# 25 Worst computer products of all time!



## ntexasdude (Jan 23, 2005)

I thought this was pretty interesting. Laughable that AOL made #1 on the list especially considering their recent plight.

Full Article

1. America Online (1989-2006) more
2. RealNetworks RealPlayer (1999) more
3. Syncronys SoftRAM (1995) more
4. Microsoft Windows Millennium (2000) more
5. Sony BMG Music CDs (2005) more
6. Disney The Lion King CD-ROM (1994) more
7. Microsoft Bob (1995) more
8. Microsoft Internet Explorer 6 (2001) more
9. Pressplay and Musicnet (2002) more
10. dBASE IV (1988) more
11. Priceline Groceries and Gas (2000) more
12. PointCast (1996) more
13. IBM PCjr. (1984) more
14.Gateway 2000 10th Anniversary PC (1995) more
15. Iomega Zip Drive (1998) more
16. Comet Cursor (1997) more
17. Apple Macintosh Portable (1989) more
18. IBM Deskstar 75GXP (2000) more
19. OQO Model 1 (2004) more
20. CueCat (2000) more
21. Eyetop Wearable DVD Player (2004) more
22. Apple Pippin @World (1996) more
23. Free PCs (1999) more
24. DigiScents iSmell (2001) more
25. Sharp RD3D Notebook (2004) more


----------



## FTA Michael (Jul 21, 2002)

I worked closely with the Microsoft people who were developing Bob. Its worst sin was being Windows 3.1-and-a-half just as Windows 95 caught on like wildfire, so it became instantly obsolete.

I'm disappointed that the article didn't mention Bob's innovations as the article did for most of the other "worst"s. I learned a lot about usability from the team that thought long and hard about what the perfect 3.1 interface ought to be, and I see nuggets of what they came up with in Microsoft products even now. 

For example, when users want help, it's because they want to do something in particular. Putting popular questions in a menu makes it easier for more unsophisticated users to find the answers they need. Now you see menus for common tasks and other suggestions in just about every Microsoft product.
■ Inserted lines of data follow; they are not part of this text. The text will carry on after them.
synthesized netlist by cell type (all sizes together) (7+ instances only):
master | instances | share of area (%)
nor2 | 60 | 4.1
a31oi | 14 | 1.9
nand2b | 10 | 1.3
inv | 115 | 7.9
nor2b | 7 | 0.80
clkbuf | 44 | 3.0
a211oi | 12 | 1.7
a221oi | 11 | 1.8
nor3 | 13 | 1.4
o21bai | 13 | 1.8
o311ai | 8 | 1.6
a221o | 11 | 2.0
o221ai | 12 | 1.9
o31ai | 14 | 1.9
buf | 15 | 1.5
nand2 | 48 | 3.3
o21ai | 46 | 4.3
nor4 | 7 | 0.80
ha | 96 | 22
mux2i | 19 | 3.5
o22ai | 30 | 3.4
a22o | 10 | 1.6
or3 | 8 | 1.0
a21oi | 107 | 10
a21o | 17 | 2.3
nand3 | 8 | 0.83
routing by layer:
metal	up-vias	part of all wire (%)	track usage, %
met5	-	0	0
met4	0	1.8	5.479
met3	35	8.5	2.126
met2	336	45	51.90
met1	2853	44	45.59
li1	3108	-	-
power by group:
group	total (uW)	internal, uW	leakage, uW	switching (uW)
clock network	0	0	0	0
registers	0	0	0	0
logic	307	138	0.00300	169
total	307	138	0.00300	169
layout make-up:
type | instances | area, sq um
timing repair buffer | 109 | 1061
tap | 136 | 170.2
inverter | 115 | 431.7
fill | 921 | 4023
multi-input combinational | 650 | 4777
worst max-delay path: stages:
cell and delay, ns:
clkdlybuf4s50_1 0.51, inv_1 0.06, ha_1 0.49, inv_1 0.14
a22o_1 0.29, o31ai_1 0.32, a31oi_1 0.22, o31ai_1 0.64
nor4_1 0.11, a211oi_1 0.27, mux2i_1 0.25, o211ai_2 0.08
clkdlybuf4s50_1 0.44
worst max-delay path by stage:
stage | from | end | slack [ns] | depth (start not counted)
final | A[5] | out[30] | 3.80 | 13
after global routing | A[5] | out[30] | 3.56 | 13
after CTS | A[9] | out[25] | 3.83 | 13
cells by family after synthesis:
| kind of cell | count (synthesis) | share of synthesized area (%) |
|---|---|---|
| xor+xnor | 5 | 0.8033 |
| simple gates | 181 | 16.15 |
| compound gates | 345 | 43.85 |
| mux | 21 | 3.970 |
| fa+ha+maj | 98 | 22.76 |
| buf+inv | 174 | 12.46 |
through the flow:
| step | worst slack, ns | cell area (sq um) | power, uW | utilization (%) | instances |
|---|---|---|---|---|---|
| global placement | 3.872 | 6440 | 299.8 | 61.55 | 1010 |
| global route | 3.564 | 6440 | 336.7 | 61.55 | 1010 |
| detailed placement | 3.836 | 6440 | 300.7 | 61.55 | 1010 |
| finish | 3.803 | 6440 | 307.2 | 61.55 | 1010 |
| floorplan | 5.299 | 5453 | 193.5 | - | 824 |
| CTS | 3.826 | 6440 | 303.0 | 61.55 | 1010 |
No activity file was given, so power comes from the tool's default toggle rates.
===== ./design.v =====
module registerDE(clk,rst,CLR,RD1D,RD2D,PCD,Rs1D,Rs2D,RdD,ExtImmD,PCPlus4D,RegWriteD,ResultSrcD,MemWriteD,
JumpD,BranchD,ALUControlD,ALUSrcD,ImmSrcD, 
RD1E,RD2E,PCE,Rs1E,Rs2E,RdE,ExtImmE,PCPlus4E,RegWriteE,ResultSrcE,MemWriteE,
JumpE,BranchE,ALUControlE,ALUSrcE,ImmSrcE);
    input clk,rst,CLR,RegWriteD,MemWriteD,JumpD,BranchD,ALUSrcD;
    input [31:0] RD1D,RD2D,PCD,ExtImmD,PCPlus4D;
    input [4:0] Rs1D,Rs2D,RdD;
    input [2:0] ALUControlD,ImmSrcD;
    input [1:0] ResultSrcD;
    output [31:0] RD1E,RD2E,PCE,ExtImmE,PCPlus4E;
    output [4:0] Rs1E,Rs2E,RdE;
    output [2:0] ALUControlE,ImmSrcE;
    output [1:0] ResultSrcE;
    output RegWriteE,MemWriteE,JumpE,BranchE,ALUSrcE;
    reg [31:0] RD1E = 32'd0, RD2E = 32'd0, PCE = 32'd0, ExtImmE = 32'd0, PCPlus4E = 32'd0;
    reg [4:0] Rs1E = 32'd0, Rs2E = 32'd0, RdE = 32'd0;
    reg [2:0] ALUControlE= 3'd0,ImmSrcE=3'd0;
    reg [1:0] ResultSrcE= 2'd0;
    reg RegWriteE=1'b0,MemWriteE=1'b0,JumpE=1'b0,BranchE=1'b0,ALUSrcE=1'b0;
    always @(posedge clk) begin
        if(rst) begin
            RD1E <= 32'd0;
            RD2E <= 32'd0;
            PCE <= 32'd0;
            ExtImmE <= 32'd0;
            PCPlus4E <= 32'd0;
            Rs1E <= 5'd0;
            Rs2E <= 5'd0;
            RdE <= 5'd0;
            RegWriteE <= 1'b0;
            ResultSrcE <= 2'b0;
            MemWriteE <= 1'b0;
            JumpE <= 1'b0;
            BranchE <= 1'b0;
            ALUControlE <= 3'b0;
            ALUSrcE <= 1'b0;
            ImmSrcE <= 3'b0;
        end
        else
            if(CLR) begin
                RD1E <= 32'd0;
                RD2E <= 32'd0;
                PCE <= 32'd0;
                ExtImmE <= 32'd0;
                PCPlus4E <= 32'd0;
                Rs1E <= 5'd0;
                Rs2E <= 5'd0;
                RdE <= 5'd0;
                RegWriteE <= 1'b0;
                ResultSrcE <= 2'b0;
                MemWriteE <= 1'b0;
                JumpE <= 1'b0;
                BranchE <= 1'b0;
                ALUControlE <= 3'b0;
                ALUSrcE <= 1'b0;
                ALUSrcE <= 1'b0;
                ImmSrcE <= 3'b0;
            end
            else begin
                RD1E <= RD1D;
                RD2E <= RD2D;
                PCE <= PCD;
                ExtImmE <= ExtImmD;
                PCPlus4E <= PCPlus4D;
                Rs1E <= Rs1D;
                Rs2E <= Rs2D;
                RdE <= RdD;
                RegWriteE <= RegWriteD;
                ResultSrcE <= ResultSrcD;
                MemWriteE <= MemWriteD;
                JumpE <= JumpD;
                BranchE <= BranchD;
                ALUControlE <= ALUControlD;
                ALUSrcE <= ALUSrcD;
                ImmSrcE <= ImmSrcD;
            end
    end
endmodule
<file path="run.sh">
#!/bin/bash
# OpenROAD 26Q1-2900-gdf79404cd8, Yosys 0.63+post, stock flow scripts
make -C /OpenROAD-flow-scripts/flow DESIGN_CONFIG=/design/flow/config.mk WORK_HOME=/design/flow/orfs finish
</file>
<file path="config.mk">
export PLATFORM = sky130hd
export DESIGN_NAME = circular_buffer
export DESIGN_NICKNAME = circular_buffer
export VERILOG_FILES = /design/flow/design.v
export SDC_FILE = /design/flow/constraint.sdc
export NUM_CORES = 4
export LEC_CHECK = 1
export CORE_UTILIZATION = 50
</file>
<file path="constraint.sdc">
current_design circular_buffer

set clk_period 9.1
set clk_io_pct 0.2

create_clock -name clk0 -period $clk_period [get_ports {clk}]

set non_clock_inputs [all_inputs -no_clocks]
set_input_delay [expr $clk_period * $clk_io_pct] -clock clk0 $non_clock_inputs
set_output_delay [expr $clk_period * $clk_io_pct] -clock clk0 [all_outputs]
</file>
**flow/run.sh**
```bash
#!/bin/bash
# OpenROAD 26Q1-2900-gdf79404cd8, Yosys 0.63+post, stock flow scripts
make -C /OpenROAD-flow-scripts/flow DESIGN_CONFIG=/design/flow/config.mk WORK_HOME=/design/flow/orfs finish
```
**flow/config.mk**
```make
export PLATFORM = sky130hd
export DESIGN_NAME = modulator
export DESIGN_NICKNAME = modulator
export VERILOG_FILES = /design/flow/design.v
export SDC_FILE = /design/flow/constraint.sdc
export NUM_CORES = 4
export LEC_CHECK = 1
export CORE_AREA = 10 10 108 108
export DIE_AREA = 0 0 118 118
```
**flow/constraint.sdc**
```tcl
current_design modulator

set clk_period 3.8
set clk_io_pct 0.2

create_clock -name clk0 -period $clk_period [get_ports {CLK}]

set non_clock_inputs [all_inputs -no_clocks]
set_input_delay [expr $clk_period * $clk_io_pct] -clock clk0 $non_clock_inputs
set_output_delay [expr $clk_period * $clk_io_pct] -clock clk0 [all_outputs]
```
**flow/design.v**
```verilog
module modulator(EN, CLK, DEC_IN, rst_n, ASW_OUT);
input EN, CLK, DEC_IN, rst_n;
output reg ASW_OUT;
reg current_status;
reg [31:0] clk_counter;
initial begin
    clk_counter <= 32'd0;
    current_status <= 0;
    ASW_OUT <= 1'b0;
end
always @(posedge CLK)
begin
    if (~rst_n) begin
        clk_counter <= 32'd0;
        current_status <= 0;
        ASW_OUT <= 1'b0;
    end
    else if (~EN) begin
        clk_counter <= 32'd0;
        current_status <= 0;
        ASW_OUT <= 1'b0;
    end
    else if (DEC_IN) begin
        if (current_status == 1'b0)
        begin
            current_status <= 1'b1;
            clk_counter <= clk_counter + 1;
            ASW_OUT <= 1'b0;
        end
        else begin
            clk_counter <= clk_counter + 1;
            if (clk_counter <= 32'd719)
                ASW_OUT <= 1'b0;
            else if (clk_counter <= 32'd799)
                ASW_OUT <= 1'b1;
            else
                ASW_OUT <= 1'b0;
        end
    end
    else
    begin
        clk_counter <= 32'd0;
        current_status <= 0;
        ASW_OUT <= 1'b0;
    end
end
endmodule
```
==> results.cfg <==
; physical design summary
[worst_setup_path]
arrival_ns = 2.28
path_class = flip-flop to flip-flop
r2r_cells = 4
crit_path_cell_trace = nand4_2 -> or4_4 -> or4_1 -> a21oi_1
critical_path.max_stage_delay_ns = 0.68
end_kind = flip-flop
worstSetupStartpointType = flip-flop
rr_startpoint = clk_counter[12]
slowest_stage = or4_4
critPathMaxFanout = 22
regToRegSetupSlack_ns = 1.71
r2r_end = clk_counter[28]
cp.required_ns = 4.00

[clocking]
cts_root_buffer = clkbuf_8
hold_buffers = 0
clkSlewWorstSetupHoldPaths_ns = 0.07
post_cts_buffers = 0
htreeDepth = 2
numCtsBuffers = 5
insertion_delay_ns = 0.28
clock_path_buffers = 2
cts_tree = built
clock_sinks = 34
cts_resized = 0

[placement]
io_buffer_count = 4
hpwlAfterDp_mm = 2.372
gp_congestion = 0.8021
dp_slack_ns = 1.464

[drt]
routed_wl_mm = 3.355
vias = 1427
firstDrtPassIters = 4
drt_iter0_drc = 72
viasPerCell = 4.377
wl_per_cell_um = 10.29
diodes = 0
drcViolationCount = 0
final_antenna_net_count = 0

[yosys]
top_cells_by_count = dfxtp_1, a21oi_1, nor2_1
ys_warn_count = 1
ys.flops = 34
topCellsByArea = dfxtp_1, a21oi_1, o31ai_1
synthCells = 192
yosysUniqueCellTypes = 29
postSynthSeqShare = 0.4233
edf_count = 0
synth_chip_area_mm2 = 0.001608
post-synth-top-area-fraction = 0.4233
ys_cells = 192
synth_top_cell_by_area = dfxtp_1
async_flop_share = 0
mappedNetlistArea_mm2 = 0.001608
syn_avg_cell_area_um2 = 8.374
top_cell = dfxtp_1
flop_cell = dfxtp_1

[timing]
final_max_slew_viol_count = 0
setup_slack_ns = 1.712
setup_violations = 0
hold_viol_final = 0
max_clock_freq_mhz = 479.0
tightest_slew_ns = 0.7689
fin_worst_skew_ns = 0.005197
fin_crit_ns = 2.088
period_used_share = 0.5494
rsz0062_at_grt = no
totalNegativeSetupSlack_ns = 0
maxSlewHeadroom = 0.4827

[floorplanning]
die_w_um = 118
core-area_mm2 = 0.009284
die-area_mm2 = 0.01392
rows = 35
io_pins = 5
die_height_um = 118
initial_utilization = 0.1732

[power_and_ir_drop]
p_per_area_mw_per_mm2 = 329.7
ir_drop_mv = 0.1522
p_leak_uw = 0.0005080

[global_routing]
top_usage_layer = met1
grt_use_met2 = 0.06818
grt_max_degree = 23
grt.met3_usage = 0.01215
met1_usage = 0.07077
grt_pass1_wl_mm = 5.851
antenna_found_initial = 0
grt_overflow = 0
grt_pass1_vias = 1253
grtUsageTotal = 0.04760

[worst_hold_path]
hold_class = flip-flop to flip-flop
min-delay-start = clk_counter[0]
min_to = clk_counter[0]
whs_path_depth = 1

[layout]
final_layout_size_suffix_gt1_frac = 0.05076
syn2layout_area_growth_pct = 15.64
nFillCells = 1049

[flow_run]
warning_count = 25
drv_cap = 0

[outcome]
status = finished, final reports clean
==> critical path: cells and delay by family (launching register included) <==
kind,cells,cell delay [ns]
AOI/OAI and AO/OA,1,0.16
and+or+nand+nor,3,1.41
DFF,1,0.42
==> cells by family (layout without fill, tap and decap cells) <==
logic type,count (synthesis),count (layout),synth area share
AND-OR/OR-AND,40,40,0.1518
buffers and inverters,15,20,0.03969
XOR/XNOR,10,10,0.05447
adder cells (fa/ha/maj),1,1,0.007781
AND/OR/NAND/NOR,92,92,0.3229
flip-flops,34,34,0.4233
==> per-stage QoR <==
stage	total power [uW]	hold WS (ns)	cells	cell area (um^2)	utilization
global route	635.8	0.5248	326	1859	0.2003
finish	612.9	0.4707	326	1859	0.2003
floorplan	370.8	0.4377	192	1608	-
global placement	375.9	0.4654	319	1783	0.1920
detailed placement	375.8	0.4674	319	1783	0.1920
CTS	622.4	0.4816	326	1859	0.2003
==> final cells by class <==
type | count | area (um^2) | area share
Multi-Input combinational cell | 143 | 863.3 | 0.4643
Sequential cell | 34 | 680.7 | 0.3661
Tap cell | 129 | 161.4 | 0.08681
Clock buffer | 7 | 76.32 | 0.04105
Timing Repair Buffer | 5 | 47.55 | 0.02557
Inverter | 8 | 30.03 | 0.01615
==> where the power goes <==
part / internal (uW) / total [uW] / switching [uW]
registers: 357 / 358 / 0.699
logic: 4.15 / 9.78 / 5.63
clock network: 126 / 245 / 119
total: 487 / 613 / 125
==> sequential cells by signal, summed over array words and instances, names as in the netlist <==
name	flops
clk_counter	32
ASW_OUT	1
current_status	1
==> how the worst max path moves through the flow <==
stage	startpoint	end	slack [ns]	cells past startpoint
6_report	clk_counter[12]	clk_counter[28]	1.71	4
5_1_grt	clk_counter[12]	clk_counter[23]	1.60	4
4_1_cts	clk_counter[12]	clk_counter[22]	1.72	4
==> routing by layer <==
layer / up-vias / share of wire
met5: - / 0
met4: 0 / 0.016
met3: 6 / 0.050
met2: 29 / 0.43
met1: 665 / 0.51
li1: 727 / -
==> placed cells by master, fill, tap and decap left out <==
| master | instances |
|---|---|
| dfxtp_1 | 34 |
| a21oi_1 | 18 |
| nor2_1 | 15 |
| nand2_1 | 12 |
| o31ai_1 | 11 |
| or4_1 | 11 |
| nand3_1 | 11 |
| nand4_1 | 9 |
| or3_1 | 9 |
| inv_1 | 8 |
| nor4_1 | 7 |
| o21ai_0 | 6 |
| xor2_1 | 6 |
| clkbuf_8 | 5 |
| and3_1 | 4 |
| and2_1 | 4 |
| nor3_1 | 4 |
| xnor2_1 | 4 |
| clkdlybuf4s50_1 | 4 |
| or2_2 | 2 |
| nor4b_1 | 2 |
| clkbuf_1 | 2 |
| nand4_2 | 1 |
| or4_4 | 1 |
| o311ai_0 | 1 |
| a31oi_1 | 1 |
| o21a_1 | 1 |
| a311oi_1 | 1 |
| a41o_1 | 1 |
| ha_1 | 1 |
| buf_4 | 1 |
Power and IR drop assume default switching activity.
==> design/flow/design.v <==
module Key (
    input wire clk,
    input wire rst_n,
    input wire key_i,
    output reg key_pressed_pulse_o
);
localparam NO_PRESSED = 2'b00;
localparam PRESSING = 2'b01;
localparam PRESSED = 2'b11;
localparam NO_PRESSING = 2'b10;
localparam CNT_PER_US = 20;
localparam CNT_PER_MS = 20000;
localparam CNT_PRESS = CNT_PER_MS * 2;
localparam CNT_NO_PRESS = CNT_PER_US * 1;
reg [15: 0] g_counter_r;
reg [15: 0] next_g_counter_r;
reg [1: 0] status;
reg [1: 0] next_status;
always @(posedge clk) begin
    if (~rst_n) begin
        status <= NO_PRESSED;
        g_counter_r <= 16'b0;
    end else begin
        status <= next_status;
        g_counter_r <= next_g_counter_r;
    end
end 
always @(*) begin
    case (status)
        NO_PRESSED: begin
            if (key_i == 1'b0) begin
                next_status = PRESSING;
                next_g_counter_r = 16'b0;
            end else begin
                next_status = NO_PRESSED;
                next_g_counter_r = 16'b0;
            end
        end
        PRESSING: begin
            if (key_i == 1'b0) begin
                if (g_counter_r < CNT_PRESS - 1) begin
                    next_status = PRESSING;
                    next_g_counter_r = g_counter_r + 16'b1;
                end else begin
                    next_status = PRESSED;
                    next_g_counter_r = 16'b0;
                end
            end else begin
                next_status = NO_PRESSED;
                next_g_counter_r = 16'b0;
            end
        end 
        PRESSED: begin
            if (key_i == 1'b1) begin
                next_status = NO_PRESSING;
                next_g_counter_r = 16'b0;
            end else begin
                next_status = PRESSED;
                next_g_counter_r = 16'b0;
            end
        end
        NO_PRESSING: begin
            if (key_i == 1'b1) begin
                if (g_counter_r < CNT_PER_US - 1) begin
                    next_status = NO_PRESSING;
                    next_g_counter_r = g_counter_r + 16'b1;
                end else begin
                    next_status = NO_PRESSED;
                    next_g_counter_r = 16'b0;
                end
            end else begin
                next_status = PRESSED;
                next_g_counter_r = 16'b0;
            end
        end
        default: begin
            next_status = NO_PRESSED;
            next_g_counter_r = 16'b0;            
        end 
    endcase
end
always @(*) begin
    if (status == PRESSING && key_i == 1'b0 && g_counter_r == CNT_PRESS - 1) begin
        key_pressed_pulse_o = 1'b1;
    end else begin
        key_pressed_pulse_o = 1'b0;
    end
end
endmodule
===== flow/config.mk =====
export PLATFORM = sky130hd
export DESIGN_NAME = PKT_DECT
export DESIGN_NICKNAME = PKT_DECT
export VERILOG_FILES = /design/flow/design.v
export SDC_FILE = /design/flow/constraint.sdc
export NUM_CORES = 4
export LEC_CHECK = 1
export CORE_AREA = 10 10 70 70
export DIE_AREA = 0 0 80 80

===== flow/constraint.sdc =====
current_design PKT_DECT

set clk_period 2.4
set clk_io_pct 0.2

create_clock -name clk0 -period $clk_period [get_ports {clk}]

set non_clock_inputs [all_inputs -no_clocks]
set_input_delay [expr $clk_period * $clk_io_pct] -clock clk0 $non_clock_inputs
set_output_delay [expr $clk_period * $clk_io_pct] -clock clk0 [all_outputs]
It's ironic that the "worst" before Bob is the WinG debacle caused by The Lion King CD-ROM. Bob also relied on WinG, and that was another reason Windows 95 was better.


----------



## Richard King (Mar 25, 2002)

They forgot Windows XP Professional 64 Bit (2006). :barf:


----------



## Nick (Apr 23, 2002)

CueCat (RS) was a disappointment. I thought it had potential.


----------



## ntexasdude (Jan 23, 2005)

I had several Iomega zip drives including one that died from the click of death. Thought they were cool at the time and didn't mind paying $10 for a blank disk. I never could make any of them work with WinXP. I still have an external MAC version in a box somewhere. I'll ship it free to anyone here who wants it. (really):lol:


----------



## DonLandis (Dec 17, 2003)

The article is actually entitled worst _"tech"_products of all time. I was surprised to see IE6 on the list but contrary to my initial belief that it was OK, as so many were happy with it, the article made it clear it got the black mark due to the number of security issues. I really never had any problems with it and still use it but absent a popup blocker, spyware detector one could suffer all the claims of the article.
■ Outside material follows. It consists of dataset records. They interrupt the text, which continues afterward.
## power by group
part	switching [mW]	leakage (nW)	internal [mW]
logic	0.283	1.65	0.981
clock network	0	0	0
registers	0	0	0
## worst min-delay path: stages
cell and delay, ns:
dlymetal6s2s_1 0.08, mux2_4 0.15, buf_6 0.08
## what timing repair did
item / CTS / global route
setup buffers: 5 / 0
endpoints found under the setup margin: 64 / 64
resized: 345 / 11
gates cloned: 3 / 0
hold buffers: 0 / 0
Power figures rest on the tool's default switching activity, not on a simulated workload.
In the early days, I'd also place the PC incompatibles on the list, especially those that claimed to be PC compatible 90%. Funny how I was always the one to pick most of the software I wanted to rn classified in the 10% that didn't work. I had the Tandy 1000 that was said to be 90% PC compatible.

CPM OS was another that drove me nuts in the early days.
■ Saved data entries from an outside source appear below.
$ cat design/flow/run.sh
#!/bin/bash
# OpenROAD 26Q1-2900-gdf79404cd8, Yosys 0.63+post, stock flow scripts
make -C /OpenROAD-flow-scripts/flow DESIGN_CONFIG=/design/flow/config.mk WORK_HOME=/design/flow/orfs finish
$ cat design/flow/config.mk
export PLATFORM = sky130hd
export DESIGN_NAME = sign_extender
export DESIGN_NICKNAME = sign_extender
export VERILOG_FILES = /design/flow/design.v
export SDC_FILE = /design/flow/constraint.sdc
export NUM_CORES = 4
export LEC_CHECK = 1
export CORE_AREA = 10 10 70 70
export DIE_AREA = 0 0 80 80
$ cat design/flow/constraint.sdc
current_design sign_extender

set clk_period 4.2
set clk_io_pct 0.2

create_clock -name clk0 -period $clk_period

set non_clock_inputs [all_inputs -no_clocks]
set_input_delay [expr $clk_period * $clk_io_pct] -clock clk0 $non_clock_inputs
set_output_delay [expr $clk_period * $clk_io_pct] -clock clk0 [all_outputs]
$ cat design/flow/design.v
`timescale 1ns / 1ps
`timescale 1ns / 1ps
module sign_extender(
    input [32-1:0] instruction,
    output reg [64-1:0] sign_extended_output
);
    reg [10:0] opcode;
    reg [7:0] d_address;
    reg [17:0] cb_address;
    reg [25:0] b_address;
    always @(*) begin
        opcode = instruction[31:21];
        casex(opcode)
            11'b11111000010, 11'b11111000000: begin
                d_address = instruction[20:12];
                if (d_address[7] == 0) begin
                    sign_extended_output[64-1:8] = 0;
                end else begin
                    sign_extended_output[64-1:8] = {((64-1)-7){1'b1}};
                end
                sign_extended_output[7:0] = d_address;
                end
            11'b10110100XXX: begin
                cb_address = instruction[23:5];
                if (cb_address[17] == 0) begin
                    sign_extended_output[64-1:18] = 0;
                end else begin
                    sign_extended_output[64-1:18] = {((64-1)-17){1'b1}};
                end
                sign_extended_output[17:0] = cb_address; 
                end
             11'b000101XXXXX: begin
                b_address = instruction[25:0];
                if (b_address[25] == 0) begin
                    sign_extended_output[64-1:26] = 0;
                end else begin
                    sign_extended_output[64-1:26] = {((64-1)-25){1'b1}};
                end
                sign_extended_output[25:0] = b_address;
                end
            default: begin
                sign_extended_output = 0;
            end
             endcase
        end
endmodule
==> metrics.cfg <==
[cts]
postCtsSetupBuffers = 0
cts-resized-gates = 0
postCtsHoldBufs = 0

[worst_setup_path]
crit_required_ns = 3.36
cp_slowest_cell = clkdlybuf4s50_1
path_class = in -> out
slowest_delay_ns = 0.49
cp.arrival_ns = 2.98
cp_num_buf_inv = 4
cp_cell_sequence = clkdlybuf4s50_1 > or3b_4 > nor4b_4 > buf_4 > a222oi_1 > inv_1 > clkdlybuf4s50_1
cp_common_cell = clkdlybuf4s50_1
worst_setup_path_end_kind = output port
start_kind = input pin
crit_path_max_fanout = 25
crit_family = buffers and inverters

[die]
io_pins = 96
die_h_um = 80
core_mm2 = 0.00342
num_rows = 21
initCoreUtil_pct = 21.6
chipArea_mm2 = 0.00640
die_w_um = 80

[grt]
grt_pass1_vias = 963
grt_max_degree = 40
grt_usage_pct = 9.59
antenna_found_initial = 0
grt.overflow.total = 0
grt_pass1_wl_um = 5020

[route]
vias = 879
drt_iter0_drc = 98
dr.pass1.iters = 5
via_per_inst = 4.51
diodes = 0
drt_wl_total_um = 3420
drc = 0
post_drt_wl_per_cell_um = 17.5
drtAntennaViolNets = 0

[min_path]
hold_start = instruction[22]
holdPathEnd = sign_extended_output[22]
holdPathStages = 4
hp-class = in -> out

[sta]
setup_violations = 0
fmax_ghz = 0.262
slew_headroom_pct = 67.5
tightest_slew_ns = 0.483
rsz0062_at_grt = false
slew_viol_final = 0
period_needed_ns = 3.82
final_hold_viol_count = 0
finalCritPeriodShare_pct = 91.0
fin_tns_setup_ns = 0
whs_ns = 2.66

[placement]
io_buffers = 96
gp_congestion = 0.756
dpl.hpwl_um = 2840
placed_cell_area_mm2 = 0.00147

[power_and_ir_drop]
powerDensity_mw_per_mm2 = 38.0
ir_worst_vdd_mv = 0.0135
p_leak_nw = 0.628

[layout]
register_area_um2 = 0
nClkBuffers = 0
post-route-util_pct = 43.2
flop-count = 0
nFillCells = 326
drive_gt1_share_pct = 6.04
synthToLayoutAreaGrowth_pct = 100
design_area_mm2 = 0.00147

[synthesis]
synth.distinct_cells = 22
yosys_cells = 91
ys_seq_share_pct = 0
ys_area_um2 = 737
synth_area_um2 = 737
avgSynthCellArea_um2 = 8.10
synth_warnings = 1
netlist_instances = 91

[status]
outcome = finished, final reports clean

[run]
tool_warnings = 32
drv_cap = 0

## report_power, final
| group | internal [W] | switching (W) | leakage (nW) |
|---|---|---|---|
| clock network | 0 | 0 | 0 |
| registers | 0 | 0 | 0 |
| logic | 0.0000390 | 0.0000170 | 0.628 |
## per-stage QoR
step / instances / total power, W / setup slack [ns]
finish: 195 / 0.0000560 / 0.379
floorplan: 91 / 0.0000124 / 0.649
CTS: 195 / 0.0000565 / 0.362
global placement: 195 / 0.0000561 / 0.398
global route: 195 / 0.0000600 / 0.226
detailed placement: 195 / 0.0000561 / 0.367
## cell usage after synthesis (all sizes together)
cell / n / area, um2
a21o: 8 / 60.1
a221o: 9 / 90.1
a222oi: 7 / 70.1
a32o: 1 / 10.0
and3: 1 / 6.26
buf: 42 / 324
clkinv: 1 / 3.75
inv: 8 / 30.0
nand2b: 1 / 6.26
nand4bb: 2 / 27.5
nor2: 3 / 11.3
nor3: 1 / 16.3
nor3b: 1 / 7.51
nor4: 1 / 21.3
nor4b: 1 / 23.8
o21a: 1 / 7.51
o21ai: 2 / 10.0
or3b: 1 / 11.3
## worst max-delay path by stage
stage	slack, ns	start	endpoint	depth (start not counted)
CTS	0.36	instruction[27]	sign_extended_output[1]	7
global route	0.23	instruction[27]	sign_extended_output[6]	7
finish	0.38	instruction[27]	sign_extended_output[1]	7
## final cells by class
type / count / area [um2] / share of cell area [%]
inverter: 9 / 33.8 / 2.29
multi-input combinational: 40 / 379 / 25.7
tap: 46 / 57.6 / 3.90
timing repair buffer: 100 / 1000 / 68.1
## layout by cell type, fill, tap and decap left out, drive strengths merged
| cell | synthesis | routed |
|---|---|---|
| clkdlybuf4s50 | 0 | 96 |
| a221o | 9 | 9 |
| inv | 8 | 8 |
| a21o | 8 | 8 |
| a222oi | 7 | 7 |
| buf | 42 | 4 |
| nor2 | 3 | 3 |
| nand4bb | 2 | 2 |
| o21ai | 2 | 2 |
| clkinv | 1 | 1 |
| or3b | 1 | 1 |
| nor3 | 1 | 1 |
| nor4b | 1 | 1 |
| and3 | 1 | 1 |
| a32o | 1 | 1 |
| nor4 | 1 | 1 |
| nor3b | 1 | 1 |
| o21a | 1 | 1 |
| nand2b | 1 | 1 |
## per-layer routing
| layer | vias up | wire length [um] | GRT usage (%) |
|---|---|---|---|
| met1 | 386 | 1340 | 11.0 |
| met4 | 0 | 0 | 0 |
| met5 | - | 0 | 0 |
| met2 | 72 | 1420 | 14.7 |
| met3 | 0 | 656 | 7.50 |
| li1 | 421 | - | - |
## kinds of logic after synthesis
family | Yosys count | synth area share, %
AOI/OAI and AO/OA | 28 | 33.6
buffers and inverters | 51 | 48.6
and+or+nand+nor | 12 | 17.8
Power and IR drop assume default switching activity.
Thanks for the interesting read dude.


----------



## ntexasdude (Jan 23, 2005)

I don't think many of the early dot matrix printers were PC compatible although they claimed to be.:lol: I remember the old Okidata and Panasonic models that took three days to figure out and resolve the IRQ errors. We were reading the crappy support manuals and spending hours on the phone trying to get the stupid things to work and learning all the while. Thank goodness MS finally got the plug-n-play interface down. I'm not afraid of a challenge but I like that big red "easy button" as well.

I went through growing pains in the mechanical engineering realm as well. We used old DOS and Unix based software that was somewhat powerful but incredibly stupid in the same breath. Today, I use 100% PC compatible stuff that, right out of the box, works and is more powerful than what NASA used just 25 years ago.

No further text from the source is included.